Centrebet analyst Gerard Daffy said Howard's conservative Liberal-National coalition was the early 1.55 dollar (1.09 US) favourite among punters, while opposition leader Mark Latham's centre-left Labour Party was the 2.30 dollar underdog.
This means anyone putting one dollar on Howard to win would get a return of just 55 cents plus his original stake.
The betting goes against recent opinion polls, which give Labor an election-winning lead of 11-6 percent in a direct two-way contest.
Daffy said Centrebet expected Australians to bet more than two million dollars (1.4 million US) on the election, more than the combined stake the bookmaker takes on the country's two major winter sporting codes, rugby league and Australian rules.
He said Australians were inclined to have a flutter on the election because, under the country's mandatory voting laws, they have to cast a ballot and so feel they have a stake in the outcome.

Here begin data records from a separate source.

$ cat src/design/bf5_pkg.sv
// Shared constants and types for the 5x5 box filter stream core.
`timescale 1ns / 1ps

package bf5_pkg;

	localparam int BF5_MAX_WIDTH = 1024;
	localparam int KERNEL_SIZE   = 5;
	localparam int CENTER_OFS    = KERNEL_SIZE / 2;
	localparam int DIM_MIN       = 5;
	localparam int DIM_MAX       = 1024;
	localparam int WIDTH_RESET   = 640;
	localparam int HEIGHT_RESET  = 480;

	localparam int PIX_W     = 8;
	localparam int LS_WORD_W = (KERNEL_SIZE - 1) * PIX_W;
	localparam int COLSUM_W  = 11;
	localparam int WSUM_W    = 13;

	// floor(x / 25) == (x * 5243) >> 17 for every x below 43690.
	localparam int DIV25_MUL   = 5243;
	localparam int DIV25_SHIFT = 17;
	localparam int PROD_W      = 2 * WSUM_W;

	localparam int OUT_DEPTH   = 8;
	localparam int OUT_TDATA_W = 32;
	localparam int OUT_PAD_W   = OUT_TDATA_W - PIX_W - 20;

	localparam logic REG_IMAGE_WIDTH  = 1'b0;
	localparam logic REG_IMAGE_HEIGHT = 1'b1;

	typedef struct packed {
		logic       has_res;
		logic [9:0] row;
		logic [9:0] col;
		logic       last;
	} bf5_tag_t;

	typedef struct packed {
		bf5_tag_t         tag;
		logic [PIX_W-1:0] smoothed;
	} bf5_result_t;

endpackage

$ cat src/design/bf5_window_sum.sv
// Column sums, running 5x5 window sum and the divide by 25.
`timescale 1ns / 1ps

module bf5_window_sum import bf5_pkg::*; (
	input  logic                 clk,
	input  logic                 arst_n,
	input  logic                 in_valid,
	input  bf5_tag_t             in_tag,
	input  logic [LS_WORD_W-1:0] in_lines,
	input  logic [PIX_W-1:0]     in_pixel,
	output logic [2:0]           stage_valid,
	output logic                 out_valid,
	output bf5_result_t          out_result
);

	logic [COLSUM_W-1:0] colsum;
	logic [COLSUM_W-1:0] colsum_s2;
	logic [COLSUM_W-1:0] cs_q [KERNEL_SIZE-1];
	logic [WSUM_W-1:0]   wsum;
	logic [WSUM_W-1:0]   sum_s3;
	logic [PROD_W-1:0]   prod;
	logic                valid_s2, valid_s3, valid_s4;
	bf5_tag_t            tag_s2, tag_s3, tag_s4;
	logic [PIX_W-1:0]    smoothed_s4;

	always_comb begin
		colsum = COLSUM_W'(in_pixel);
		for (int i = 0; i < KERNEL_SIZE - 1; i++) begin
			colsum = colsum + COLSUM_W'(in_lines[i*PIX_W +: PIX_W]);
		end
	end

	// The window is held as its five column sums; the newest column is colsum_s2.
	always_comb begin
		wsum = WSUM_W'(colsum_s2);
		for (int i = 0; i < KERNEL_SIZE - 1; i++) begin
			wsum = wsum + WSUM_W'(cs_q[i]);
		end
	end

	assign prod = PROD_W'(sum_s3) * PROD_W'(DIV25_MUL);

	always_ff @(posedge clk or negedge arst_n) begin
		if (!arst_n) begin
			valid_s2 <= 1'b0;
			valid_s3 <= 1'b0;
			valid_s4 <= 1'b0;
			for (int i = 0; i < KERNEL_SIZE - 1; i++) begin
				cs_q[i] <= '0;
			end
		end else begin
			valid_s2 <= in_valid;
			valid_s3 <= valid_s2;
			valid_s4 <= valid_s3;
			if (valid_s2) begin
				for (int i = 0; i < KERNEL_SIZE - 2; i++) begin
					cs_q[i] <= cs_q[i+1];
				end
				cs_q[KERNEL_SIZE-2] <= colsum_s2;
			end
		end
	end

	always_ff @(posedge clk) begin
		colsum_s2   <= colsum;
		tag_s2      <= in_tag;
		sum_s3      <= wsum;
		tag_s3      <= tag_s2;
		smoothed_s4 <= prod[DIV25_SHIFT +: PIX_W];
		tag_s4      <= tag_s3;
	end

	assign stage_valid         = {valid_s4, valid_s3, valid_s2};
	assign out_valid           = valid_s4;
	assign out_result.tag      = tag_s4;
	assign out_result.smoothed = smoothed_s4;

endmodule

$ cat config.mk
export PLATFORM = sky130hd
export DESIGN_NAME = bf5_window_sum
export DESIGN_NICKNAME = d
export VERILOG_FILES = /design/src/design/bf5_pkg.sv /design/src/design/bf5_window_sum.sv
export SDC_FILE = /design/constraint.sdc
export NUM_CORES = 1
export LEC_CHECK = 0
export BUFFER_PORTS_ARGS = -buffer_cell sky130_fd_sc_hd__buf_2
export CELL_PAD_IN_SITES_DETAIL_PLACEMENT = 2
export CELL_PAD_IN_SITES_GLOBAL_PLACEMENT = 2
export CORE_UTILIZATION = 40
export CTS_BUF_LIST = sky130_fd_sc_hd__clkbuf_8
export DETAILED_ROUTE_END_ITERATION = 8
export PLACE_DENSITY = 0.81
export SYNTH_ARGS = -nofsm -noshare
export SYNTH_HDL_FRONTEND = slang
export SYNTH_SLANG_ARGS = --single-unit
$ cat constraint.sdc
create_clock -name clk -period 5.4 [get_ports clk]
set_input_delay 0.54 -clock clk [delete_from_list [all_inputs] [get_ports clk]]
set_output_delay 0.54 -clock clk [all_outputs]
set_load 0.03 [all_outputs]
# After elaboration in Yosys (flattened, before gate mapping)
# Index checks and enable logic that the tools add are counted.
[op_classes]
n_addsub = 8
mul = 1
[ops]
columns = ["operator", "count"]
rows = [
  ["adder 13 x 11 -> 13 bit", 2],
  ["multiplier 13 x 13 -> 25 bit (second input constant)", 1],
  ["adder 12 x 11 -> 13 bit", 1],
  ["adder 11 x 11 -> 12 bit", 1],
  ["adder 10 x 8 -> 11 bit", 1],
  ["adder 11 x 8 -> 11 bit", 1],
  ["adder 9 x 8 -> 10 bit", 1],
  ["adder 8 x 8 -> 9 bit", 1],
]
[word_totals]
reg_bits = 145
inputBits = 65
wordCells = 31

# Logic depth before layout (Yosys ltp)
# Gate-level depths: netlist of the first run.
[logic_depth]
ltp_word = 4
depth_mapped = 19
mapped_depth_nobuf = 19

# Worst setup path after synthesis of the first run
# OpenSTA, ideal clock, no wires.
[synth_path]
path_type = "register to register"
startpoint = "register sum_s3[10]"
endpoint = "register smoothed_s4[7]"
arrival_time_ns = 4.470
setup_slack_ns = 0.858
path_stages_with_launch = 18
path_cell_list = "dfxtp_1 -> fa_1 -> ha_1 -> inv_1 -> fa_1 -> inv_1 -> fa_1 -> inv_1 -> fa_1 -> inv_1 -> ha_1 -> a21o_1 -> a221oi_2 -> o21ai_1 -> a311oi_2 -> o21bai_2 -> a21oi_2 -> xnor2_1"
[synth_via]
elab_chain_len = 1
[synth_rtl]
columns = ["element", "line", "text"]
rows = [
  ["start: declaration", "bf5_window_sum.sv:20", "logic [WSUM_W-1:0] sum_s3;"],
  ["start signal: assignment", "bf5_window_sum.sv:67", "sum_s3 <= wsum;"],
  ["multiplier 13 x 13 -> 25 bit", "bf5_window_sum.sv:41", "assign prod = PROD_W'(sum_s3) * PROD_W'(DIV25_MUL);"],
  ["net prod[24]", "bf5_window_sum.sv:21", "logic [PROD_W-1:0] prod;"],
  ["end signal: assignment", "bf5_window_sum.sv:69", "smoothed_s4 <= prod[DIV25_SHIFT +: PIX_W];"],
  ["end: declaration", "bf5_window_sum.sv:24", "logic [PIX_W-1:0] smoothed_s4;"],
]
# The timed path passes the listed nets, and every way through them passes these cells.
# A chain may end at the register's enable or synchronous reset.

# Final worst setup path of the first run
# Ends and elaborated chain as after synthesis.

"We all have a vested interest in it, because we all have to vote," he said.
Daffy said punters had successfully predicted the outcome of the last election in 2001, when Howard won a third term even though opinion polls had the then Labor leader Kim Beazley as a hot favourite.
"It only took a few things, like September 11, and he (Beazley) went from being a short priced favourite at 1.28 dollar, when we first opened our books, to a massive 3.50 dollar underdog on polling day," he said.
"It only takes one national or international issue to upend the whole campaign.
"Up until the day before the last election, the polls were saying it was terribly close, or it was going to be a Labour win.
"The polls were wrong," Daffy added. "But the punters' poll, which backed the coalition from 1.33 dollars into 1.20 dollars a week before the election, was again on the money."